Sunday, April 22, 2007
Evaluating limits
Some formulas are difficult to evaluate their limits, however, using L’Hospital’s Rule which says that with functions in the form of. 0/0 , (infinity)/(infinity) 0^0, 1^infinity.
We can simply simplify the quotient and take the derivative until our value will work in the remaining function.
Lets take a look at some examples:
Example 1: Suppose we want to take the limit of (x^2-16)/(x-4) as x approaches 4.
If we simply plug in 4 into the function we get (4^2-16)/(4-4) = 0/0
So L’Hospital’s Rule says that we can take the derivative d/dx of the numerator and the derivative of the denominator so lets try that:
Taking d/dx(x^2-16)/d/dx(x-4) we get (2x)/1
Now we may plug in 4 into our new function to get that the limit as x approaches 4 or (x^2-16)/(x-4) = (2)*(4)/1 = 8
Lets take a look at another example:
Example 2: Suppose we want to take the limit of (4x^2-5x)/(1-3x^2) as x approaches infinity
The problem here is that infinity is not a number therefore we can not plug it into the original formula.

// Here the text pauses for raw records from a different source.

File: config.mk
export PLATFORM = sky130hd
export DESIGN_NAME = f1_start_controller
export DESIGN_NICKNAME = d
export VERILOG_FILES = /design/src/rtl/f1_pkg.sv /design/src/rtl/clktick.sv /design/src/rtl/f1_start_controller.sv
export SDC_FILE = /design/constraint.sdc
export NUM_CORES = 1
export LEC_CHECK = 0
export BUFFER_PORTS_ARGS = -buffer_cell sky130_fd_sc_hd__buf_2
export CAP_MARGIN = 20
export CORE_MARGIN = 5
export CORE_UTILIZATION = 60
export CTS_BUF_LIST = sky130_fd_sc_hd__clkbuf_8
export DETAILED_ROUTE_END_ITERATION = 6
export PLACE_DENSITY = 0.79
export SYNTH_ARGS = -nofsm -noshare
export SYNTH_HDL_FRONTEND = slang
export SYNTH_HIERARCHICAL = 1
export SYNTH_SLANG_ARGS = --single-unit
File: constraint.sdc
create_clock -name clk -period 5.17 [get_ports clk]
set_clock_uncertainty 0.2 [all_clocks]
set_input_delay 1.2925 -clock clk [delete_from_list [all_inputs] [get_ports clk]]
set_output_delay 1.2925 -clock clk [all_outputs]
set_load 0.01 [all_outputs]
File: src/rtl/f1_pkg.sv
// rtl/f1_pkg.sv - shared types and LFSR constants for the F1 start controller
package f1_pkg;

  typedef enum logic [2:0] {
    ST_IDLE,
    ST_LIGHTS,
    ST_HOLD,
    ST_RUN,
    ST_DONE,
    ST_FAULT
  } f1_state_t;

  // x^7 + x^6 + 1, shifted left with the feedback entering bit 0
  localparam int         LFSR_W      = 7;
  localparam int         LFSR_TAP_HI = 6;
  localparam int         LFSR_TAP_LO = 5;
  localparam logic [6:0] LFSR_SEED   = 7'h01;

endpackage

File: src/rtl/clktick.sv
// rtl/clktick.sv - enable-gated divider, one-cycle tick when the count reaches N-1
module clktick #(
  parameter int CNT_W = 5
) (
  input  logic             clk,
  input  logic             rst,
  input  logic             en,
  input  logic [CNT_W-1:0] N,
  output logic             tick
);

  logic [CNT_W-1:0] cnt_q;
  logic [CNT_W-1:0] cnt_d;
  logic             at_end;

  assign at_end = (cnt_q == (N - CNT_W'(1)));
  assign tick   = en & at_end;

  always_comb begin
    cnt_d = cnt_q;
    if (en) begin
      cnt_d = at_end ? '0 : cnt_q + CNT_W'(1);
    end
  end

  always_ff @(posedge clk) begin
    if (rst) begin
      cnt_q <= '0;
    end else begin
      cnt_q <= cnt_d;
    end
  end

endmodule

File: src/rtl/f1_start_controller.sv
// rtl/f1_start_controller.sv - F1 start-light sequencer with random hold and reaction timer
module f1_start_controller
  import f1_pkg::*;
#(
  parameter int WIDTH      = 8,
  parameter int TICK_DIV   = 24,
  parameter int TIME_WIDTH = 16
) (
  input  logic                  clk,
  input  logic                  rst,
  input  logic                  trigger,
  input  logic                  btn,
  output logic [WIDTH-1:0]      data_out,
  output logic [TIME_WIDTH-1:0] react_time,
  output logic                  time_valid,
  output logic                  jump_start,
  output logic                  busy
);

  localparam int CNT_W = $clog2(TICK_DIV + 1);

  f1_state_t             state_q, state_d;
  logic                  trigger_q;
  logic [LFSR_W-1:0]     lfsr_q;
  logic [LFSR_W-1:0]     hold_q, hold_d;
  logic [WIDTH-1:0]      data_q, data_d;
  logic [TIME_WIDTH-1:0] react_cnt_q, react_cnt_d;
  logic [TIME_WIDTH-1:0] react_time_q, react_time_d;
  logic                  time_valid_q, time_valid_d;
  logic                  jump_q, jump_d;
  logic                  busy_q, busy_d;

  logic start;
  logic tick;
  logic tick_en;
  logic tick_rst;
  logic all_on;
  logic idle_like;

  assign idle_like = (state_q == ST_IDLE) || (state_q == ST_DONE) || (state_q == ST_FAULT);
  assign start     = trigger & ~trigger_q & idle_like;
  assign tick_en   = (state_q == ST_LIGHTS) || (state_q == ST_HOLD);
  // Restarting clears the divider so the first light step is a full period long
  assign tick_rst  = rst | start;
  assign all_on    = &data_q;

  clktick #(
    .CNT_W(CNT_W)
  ) u_tick (
    .clk (clk),
    .rst (tick_rst),
    .en  (tick_en),
    .N   (CNT_W'(TICK_DIV)),
    .tick(tick)
  );

  always_ff @(posedge clk) begin
    if (rst) begin
      state_q      <= ST_IDLE;
      trigger_q    <= 1'b0;
      lfsr_q       <= LFSR_SEED;
      hold_q       <= '0;
      data_q       <= '0;
      react_cnt_q  <= '0;
      react_time_q <= '0;
      time_valid_q <= 1'b0;
      jump_q       <= 1'b0;
      busy_q       <= 1'b0;
    end else begin
      state_q      <= state_d;
      trigger_q    <= trigger;
      lfsr_q       <= {lfsr_q[LFSR_W-2:0], lfsr_q[LFSR_TAP_HI] ^ lfsr_q[LFSR_TAP_LO]};
      hold_q       <= hold_d;
      data_q       <= data_d;
      react_cnt_q  <= react_cnt_d;
      react_time_q <= react_time_d;
      time_valid_q <= time_valid_d;
      jump_q       <= jump_d;
      busy_q       <= busy_d;
    end
  end

  // A press in LIGHTS/HOLD outranks any tick in the same cycle
  always_comb begin
    state_d = state_q;
    case (state_q)
      ST_IDLE, ST_DONE, ST_FAULT: begin
        if (start) state_d = ST_LIGHTS;
      end
      ST_LIGHTS: begin
        if (btn)                  state_d = ST_FAULT;
        else if (tick && all_on)  state_d = ST_HOLD;
      end
      ST_HOLD: begin
        if (btn)                              state_d = ST_FAULT;
        else if (tick && hold_q == 7'd1)      state_d = ST_RUN;
      end
      ST_RUN: begin
        if (btn) state_d = ST_DONE;
      end
      default: state_d = ST_IDLE;
    endcase
  end

  always_comb begin
    data_d       = data_q;
    hold_d       = hold_q;
    react_cnt_d  = react_cnt_q;
    react_time_d = react_time_q;
    time_valid_d = time_valid_q;
    jump_d       = jump_q;
    busy_d       = busy_q;
    case (state_q)
      ST_IDLE, ST_DONE, ST_FAULT: begin
        if (start) begin
          data_d       = WIDTH'(1);
          time_valid_d = 1'b0;
          jump_d       = 1'b0;
          busy_d       = 1'b1;
        end
      end
      ST_LIGHTS, ST_HOLD: begin
        if (btn) begin
          jump_d = 1'b1;
          data_d = '0;
          busy_d = 1'b0;
        end else if (tick) begin
          if (state_q == ST_LIGHTS) begin
            if (all_on) hold_d = lfsr_q;
            else        data_d = {data_q[WIDTH-2:0], 1'b1};
          end else if (hold_q == 7'd1) begin
            data_d      = '0;
            react_cnt_d = '0;
          end else begin
            hold_d = hold_q - 7'd1;
          end
        end
      end
      ST_RUN: begin
        if (btn) begin
          react_time_d = react_cnt_q;
          time_valid_d = 1'b1;
          busy_d       = 1'b0;
        end else if (react_cnt_q != '1) begin
          react_cnt_d = react_cnt_q + TIME_WIDTH'(1);
        end
      end
      default: ;
    endcase
  end

  assign data_out   = data_q;
  assign react_time = react_time_q;
  assign time_valid = time_valid_q;
  assign jump_start = jump_q;
  assign busy       = busy_q;

endmodule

So lets try take the derivative of the numerator and the derivative of the denominator to see what we yield.
d/dx(4x^2-5x)/d/dx(1-3x^2) = (8x-5)/(6x) we still cannot plug anything into this equations so we will again take the derivate of the numerator and the denominator of
(8x-5)/(6x), lets see d/dx(8x)/d/dx(6x) = 8/6 = 4/3 giving us that the limit as x approaches infinity of (4x^2-5x)/(1-3x^2) is 4/3
Lets do more
Example 3: Suppose we are ask to find the limit of sin(x)/x as x approaches 0 if we plugged 0 into sin(x)/x we get 0/0. so lets take the derivative of the numerator and the denominator of sin(x)/x Doing so we get d/dx(sin(x))/d/dx(x) = cos(x)/1
Now we may plug in 0 into cos(x)/1 to cos(0)/1 = 1/1
So the limits as x approaches 0 of sin(x)/x = 1
Lets try a trickier one:
Example 4: Suppose that we want to find the limit of e^x/x^2 as x approaches affinity. If x is approaching positive infinity then we have that the numerator and the denominator are both approaching affinity. Lets try to apply L’Hospital’s Rule and take the derivative of the numerator and of the denominator and see what happens.

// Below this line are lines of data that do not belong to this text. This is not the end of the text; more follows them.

### src/rtl/mem_port_arbiter.sv
// Purpose: shares one single-port synchronous-read memory between fetch (IF) and memory stage (DM).
// Latency: grant is combinational from req; read data returns MEM_LAT cycles after the grant.
// Backpressure: req is held until gnt; stall_fetch/stall_mem hold the pipeline while denied or awaiting data.
module mem_port_arbiter #(
    parameter int ADDR_W     = 16,
    parameter int DATA_W     = 16,
    parameter int MEM_LAT    = 2,
    parameter int STARVE_MAX = 4
) (
    input  logic              clk,
    input  logic              rst,
    input  logic              if_req,
    input  logic [ADDR_W-1:0] if_addr,
    output logic              if_gnt,
    output logic              if_rvalid,
    output logic [DATA_W-1:0] if_rdata,
    input  logic              dm_req,
    input  logic              dm_we,
    input  logic [ADDR_W-1:0] dm_addr,
    input  logic [DATA_W-1:0] dm_wdata,
    output logic              dm_gnt,
    output logic              dm_rvalid,
    output logic [DATA_W-1:0] dm_rdata,
    output logic              mem_en,
    output logic              mem_we,
    output logic [ADDR_W-1:0] mem_addr,
    output logic [DATA_W-1:0] mem_wdata,
    input  logic [DATA_W-1:0] mem_rdata,
    output logic              stall_fetch,
    output logic              stall_mem
);

    localparam int CNT_W = (MEM_LAT < 1) ? 1 : $clog2(MEM_LAT + 1);
    localparam int SW    = (STARVE_MAX < 1) ? 1 : $clog2(STARVE_MAX + 1);

    typedef enum logic {
        IDLE,
        RD_WAIT
    } state_t;

    state_t            state, state_nxt;
    logic [CNT_W-1:0]  cnt, cnt_nxt;
    logic              owner, owner_nxt;      // 1 = DM owns the outstanding read, 0 = IF
    logic [SW-1:0]     starve_cnt, starve_nxt;

    logic completion;
    logic window;
    logic if_force;

    // Register the FSM state, latency counter, owner tag and starvation counter.
    always_ff @(posedge clk) begin
        if (rst) begin
            state      <= IDLE;
            cnt        <= '0;
            owner      <= 1'b0;
            starve_cnt <= '0;
        end else begin
            state      <= state_nxt;
            cnt        <= cnt_nxt;
            owner      <= owner_nxt;
            starve_cnt <= starve_nxt;
        end
    end

    // Grant decision, memory mux, read-data routing, stalls and next-state logic.
    always_comb begin
        state_nxt   = state;
        cnt_nxt     = cnt;
        owner_nxt   = owner;
        starve_nxt  = starve_cnt;
        if_gnt      = 1'b0;
        dm_gnt      = 1'b0;
        mem_en      = 1'b0;
        mem_we      = 1'b0;
        mem_addr    = '0;
        mem_wdata   = '0;
        if_rvalid   = 1'b0;
        dm_rvalid   = 1'b0;
        if_rdata    = '0;
        dm_rdata    = '0;

        completion = (state == RD_WAIT) && (cnt == CNT_W'(1));
        // A new access may only start when the port is free or the pending read is retiring.
        window     = (state == IDLE) || completion;
        // A starved fetch overrides the normal DM-first priority.
        if_force   = (starve_cnt == SW'(STARVE_MAX));

        if (!rst && window) begin
            if (if_req && (!dm_req || if_force)) begin
                if_gnt = 1'b1;
            end else if (dm_req) begin
                dm_gnt = 1'b1;
            end
        end

        if (if_gnt) begin
            mem_en   = 1'b1;
            mem_addr = if_addr;
        end else if (dm_gnt) begin
            mem_en    = 1'b1;
            mem_we    = dm_we;
            mem_addr  = dm_addr;
            mem_wdata = dm_wdata;
        end

        if (!rst && completion) begin
            if (owner) begin
                dm_rvalid = 1'b1;
                dm_rdata  = mem_rdata;
            end else begin
                if_rvalid = 1'b1;
                if_rdata  = mem_rdata;
            end
        end

        stall_fetch = (if_req && !if_gnt) || ((state == RD_WAIT) && !owner && !if_rvalid);
        stall_mem   = (dm_req && !dm_gnt) || ((state == RD_WAIT) && owner && !dm_rvalid);

        // A read grant (re)loads the wait window; writes leave no transaction outstanding.
        if (if_gnt || (dm_gnt && !dm_we)) begin
            state_nxt = RD_WAIT;
            cnt_nxt   = CNT_W'(MEM_LAT);
            owner_nxt = dm_gnt;
        end else if (window) begin
            state_nxt = IDLE;
            cnt_nxt   = '0;
        end else begin
            cnt_nxt = cnt - CNT_W'(1);
        end

        if (if_req && !if_gnt) begin
            if (!if_force) begin
                starve_nxt = starve_cnt + SW'(1);
            end
        end else begin
            starve_nxt = '0;
        end
    end

endmodule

Taking d/dx(e^x)/d/dx(x^2) we get (e^x)/(2x) so this tell us that e^x is increasing faster than 2x so this limit should be infinity, lets check by applying L’Hospital’s Rule again to (e^x)/(2x)

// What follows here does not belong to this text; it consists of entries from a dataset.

File: config.mk
export PLATFORM = sky130hd
export DESIGN_NAME = pipelined_tree_multiplier_flat
export DESIGN_NICKNAME = d
export VERILOG_FILES = /design/src/rtl/pipelined_tree_multiplier_if.sv /design/src/rtl/pipelined_tree_multiplier.sv /design/src/flat_wrapper.sv
export SDC_FILE = /design/constraint.sdc
export NUM_CORES = 1
export LEC_CHECK = 0
export BUFFER_PORTS_ARGS = -buffer_cell sky130_fd_sc_hd__buf_2
export CORE_UTILIZATION = 50
export DETAILED_ROUTE_END_ITERATION = 10
export PLACE_DENSITY = 0.68
export SLEW_MARGIN = 10
export SYNTH_ARGS = -nofsm -noshare
export SYNTH_HDL_FRONTEND = slang
export SYNTH_SLANG_ARGS = --single-unit
File: constraint.sdc
create_clock -name clk -period 6.3 [get_ports clk]
set_input_delay 0.315 -clock clk [delete_from_list [all_inputs] [get_ports clk]]
set_output_delay 0.315 -clock clk [all_outputs]
set_load 0.03 [all_outputs]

We get that d/dx(e^x)/d/dx(2x) = e^x/2 Now we can see that as e^x increases then 2 will go into it more times to give us the limit as x approaches infinity of e^x/x^2 = infinity
Example 5: Suppose that we want to find the limit of (5t^4-4t^2-1)/(10-t-9t^3) as x approaches 1
More numbers but don’t worry with what we know those will all go away.
Lets apply L’Hospital’s Rule and take the derivative of the numerator and the dominator multiple times to get that d/dx(5t^4-4t^2-1)/d/dx(10-t-9t^3) = (20t^3-8t)/(-1-27t^2)
we could plug in 1 into (20t^3-8t)/(-1-27t^2)
To get 20-8/(-1-27) = 12/(-28) = -6/14 = -3/7 so the limit of (5t^4-4t^2-1)/(10-t-9t^3) as x approaches 1 = -3/7
Lets try applying L’Hospital’s Rule other types of limits:
Example 6: Suppose that we want to find the limit of xlnx as x approaches 0 This function is not in quotient form but we can put it in quotient form xlnx = (lnx)/(1/x)
Now lets take the derivative the numerator and the denominator to get
d/dx(lnx)/d/dx(1/x) = (1/x)/((x*0)-1(1)/(x^2)) simplifying we get (1/x)/(-1/x^2) = x^2/-x = (-x) now we can plug in 0 into (-x) to get (-0) = 0
Therefore the limit as x approaches 0 of xlnx = 0
Lets try this one:
Example 7: Find the limit of xe^x as x approaches negative infinity
Since this is not in quotient form we can apply L’Hospital’s Rule until it is, so lets put it in quotient form. xe^x = (e^x)/(1/x) or xe^x = (x)/(1/e^x)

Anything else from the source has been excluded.